Message: don't bother.

This worries me as we are currently experiencing the hottest days on record. I know, I know, it was bloody hot in the summer of 1911, but the three warmest years on record, globally, have occurred since 1998, and 19 of the warmest 20 since 1980. Meanwhile, bits of the Eiger broke off this week due to melting glaciers, there's almost no snow on the top of Kilimanjaro and polar bears are drowning in the Arctic.
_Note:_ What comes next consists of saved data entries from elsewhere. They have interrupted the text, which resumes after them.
**src/rtl/pwm_pkg.sv**
```systemverilog
`timescale 1ns/1ps
package pwm_pkg;
  typedef enum logic {
    CAR_SAW = 1'b0,
    CAR_TRI = 1'b1
  } car_shape_e;
endpackage

```
**src/rtl/pwm_carrier_gen.sv**
```systemverilog
`timescale 1ns/1ps
// Phase rotation of the time-base count and carrier shaping (combinational).
module pwm_carrier_gen
  import pwm_pkg::*;
#(
  parameter int CW = 8
) (
  input  logic [CW-1:0] tb_count,
  input  logic [CW-1:0] period,
  input  logic [CW-1:0] phase_act,
  input  car_shape_e    shape,
  output logic [CW-1:0] carrier,
  output logic          at_zero,
  output logic          at_peak
);
  localparam int SW = CW + 1;

  logic [SW-1:0] sum_w;
  logic [SW-1:0] wrap_w;
  logic [CW-1:0] shifted;
  logic [CW-1:0] half;
  logic [CW-1:0] mirror;

  always_comb begin
    sum_w  = {1'b0, tb_count} + {1'b0, phase_act};
    wrap_w = sum_w - {1'b0, period};
    if (sum_w >= {1'b0, period}) shifted = wrap_w[CW-1:0];
    else                         shifted = sum_w[CW-1:0];
    half   = period >> 1;
    mirror = period - shifted - CW'(1);
  end

  always_comb begin
    if (shape == CAR_SAW)   carrier = shifted;
    else if (shifted < half) carrier = {shifted[CW-2:0], 1'b0};
    else                    carrier = {mirror[CW-2:0], 1'b1};
  end

  assign at_zero = (shifted == '0);
  assign at_peak = (shape == CAR_TRI) && (shifted == half);
endmodule

```
**src/rtl/pwm_shadow_cmp.sv**
```systemverilog
`timescale 1ns/1ps
// Shadow and active duty/phase registers plus the registered comparator.
module pwm_shadow_cmp #(
  parameter int CW = 8
) (
  input  logic          clk,
  input  logic          rst,
  input  logic          enable,
  input  logic          wr_stb,
  input  logic [CW-1:0] duty_wr,
  input  logic [CW-1:0] phase_wr,
  input  logic          at_zero,
  input  logic          at_peak,
  input  logic          dbl_rate,
  input  logic          saw_mode,
  input  logic [CW-1:0] carrier,
  output logic [CW-1:0] phase_act,
  output logic          cmp_out
);
  logic [CW-1:0] duty_sh;
  logic [CW-1:0] phase_sh;
  logic [CW-1:0] duty_act;
  logic [CW-1:0] duty_eff;
  logic          upd;

  assign upd      = at_zero || (dbl_rate && at_peak);
  assign duty_eff = upd ? duty_sh : duty_act;

  always_ff @(posedge clk) begin
    if (rst) begin
      duty_sh   <= '0;
      phase_sh  <= '0;
      duty_act  <= '0;
      phase_act <= '0;
      cmp_out   <= 1'b0;
    end else begin
      if (wr_stb) begin
        duty_sh  <= duty_wr;
        phase_sh <= phase_wr;
      end
      if (upd) begin
        duty_act  <= duty_sh;
        phase_act <= phase_sh;
      end
      cmp_out <= enable && (duty_eff > carrier);
    end
  end

  // the active duty moves only on an update event
  assert_active_on_event_R5: assert property (@(posedge clk) disable iff (rst)
    (duty_act != $past(duty_act)) |-> $past(upd));

  // at single rate, a load falls on a zero carrier
  assert_single_zero_R5: assert property (@(posedge clk) disable iff (rst)
    ((duty_act != $past(duty_act)) && !$past(dbl_rate)) |-> ($past(carrier) == '0));

  // in sawtooth mode, a load falls on a zero carrier whatever the rate
  assert_saw_zero_R7: assert property (@(posedge clk) disable iff (rst)
    ((duty_act != $past(duty_act)) && $past(saw_mode)) |-> ($past(carrier) == '0));
endmodule

```
**src/rtl/pwm_deadband.sv**
```systemverilog
`timescale 1ns/1ps
// Complementary output stage with dead-time insertion after each comparator edge.
module pwm_deadband #(
  parameter int DTW = 6
) (
  input  logic           clk,
  input  logic           rst,
  input  logic           enable,
  input  logic           dt_on,
  input  logic [DTW-1:0] dt_len,
  input  logic           cmp_in,
  output logic           gate_hi,
  output logic           gate_lo
);
  logic           cmp_d;
  logic [DTW-1:0] hold;
  logic           use_dt;
  logic           cmp_edge;

  assign use_dt   = dt_on && (dt_len != '0);
  assign cmp_edge = cmp_in ^ cmp_d;

  always_ff @(posedge clk) begin
    if (rst) begin
      cmp_d   <= 1'b0;
      hold    <= '0;
      gate_hi <= 1'b0;
      gate_lo <= 1'b0;
    end else begin
      cmp_d <= cmp_in;
      if (!enable) begin
        hold    <= '0;
        gate_hi <= 1'b0;
        gate_lo <= 1'b0;
      end else if (use_dt && cmp_edge) begin
        hold    <= dt_len - DTW'(1);
        gate_hi <= 1'b0;
        gate_lo <= 1'b0;
      end else if (hold != '0) begin
        hold    <= hold - DTW'(1);
        gate_hi <= 1'b0;
        gate_lo <= 1'b0;
      end else begin
        gate_hi <= cmp_in;
        gate_lo <= !cmp_in;
      end
    end
  end

  assert_no_overlap_R10: assert property (@(posedge clk) disable iff (rst)
    !(gate_hi && gate_lo));

  assert_disable_low_R11: assert property (@(posedge clk) disable iff (rst)
    !enable |=> (!gate_hi && !gate_lo));

  assert_gap_before_hi_R9: assert property (@(posedge clk) disable iff (rst)
    ($rose(gate_hi) && $past(use_dt)) |-> !$past(gate_lo));

  assert_gap_before_lo_R9: assert property (@(posedge clk) disable iff (rst)
    ($rose(gate_lo) && $past(use_dt)) |-> !$past(gate_hi));
endmodule

```
**src/rtl/carrier_pwm.sv**
```systemverilog
`timescale 1ns/1ps
module carrier_pwm
  import pwm_pkg::*;
#(
  parameter int CW  = 8,
  parameter int DTW = 6
) (
  input  logic           clk,
  input  logic           rst,
  input  logic           enable,
  input  logic [CW-1:0]  tb_count,
  input  logic [CW-1:0]  period,
  input  logic           wr_stb,
  input  logic [CW-1:0]  duty_wr,
  input  logic [CW-1:0]  phase_wr,
  input  logic           tri_shape,
  input  logic           dbl_rate,
  input  logic           dt_on,
  input  logic [DTW-1:0] dt_len,
  output logic           gate_hi,
  output logic           gate_lo
);
  car_shape_e    shape;
  logic [CW-1:0] carrier;
  logic [CW-1:0] phase_act;
  logic          at_zero;
  logic          at_peak;
  logic          cmp_q;

  assign shape = tri_shape ? CAR_TRI : CAR_SAW;

  pwm_carrier_gen #(.CW(CW)) u_carrier (
    .tb_count (tb_count),
    .period   (period),
    .phase_act(phase_act),
    .shape    (shape),
    .carrier  (carrier),
    .at_zero  (at_zero),
    .at_peak  (at_peak)
  );

  pwm_shadow_cmp #(.CW(CW)) u_shadow (
    .clk      (clk),
    .rst      (rst),
    .enable   (enable),
    .wr_stb   (wr_stb),
    .duty_wr  (duty_wr),
    .phase_wr (phase_wr),
    .at_zero  (at_zero),
    .at_peak  (at_peak),
    .dbl_rate (dbl_rate),
    .saw_mode (shape == CAR_SAW),
    .carrier  (carrier),
    .phase_act(phase_act),
    .cmp_out  (cmp_q)
  );

  pwm_deadband #(.DTW(DTW)) u_deadband (
    .clk    (clk),
    .rst    (rst),
    .enable (enable),
    .dt_on  (dt_on),
    .dt_len (dt_len),
    .cmp_in (cmp_q),
    .gate_hi(gate_hi),
    .gate_lo(gate_lo)
  );
endmodule

```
The Independent, ever-reliable in these matters, wrote an impassioned leader on Wednesday - the day Property Ladder made a monkey out of environmental builders - that ended with these words, which I quote in full:

The overwhelming scientific consensus is that most of the warming is caused by rising CO2 emissions directly attributable to human burning of nature's vast stores of coal, oil and natural gas. In the face of this, the silence on global warming from the leaders of the rich world gathered in St Petersburg was deafening. They were led in their foot-dragging by George Bush, who insists that the cost of mitigating global warming is too high to be justified in the light of what he calls the scientific uncertainty about the pace of climate change. The rest of the world sees no such uncertainty, and the heat of today will only underline that.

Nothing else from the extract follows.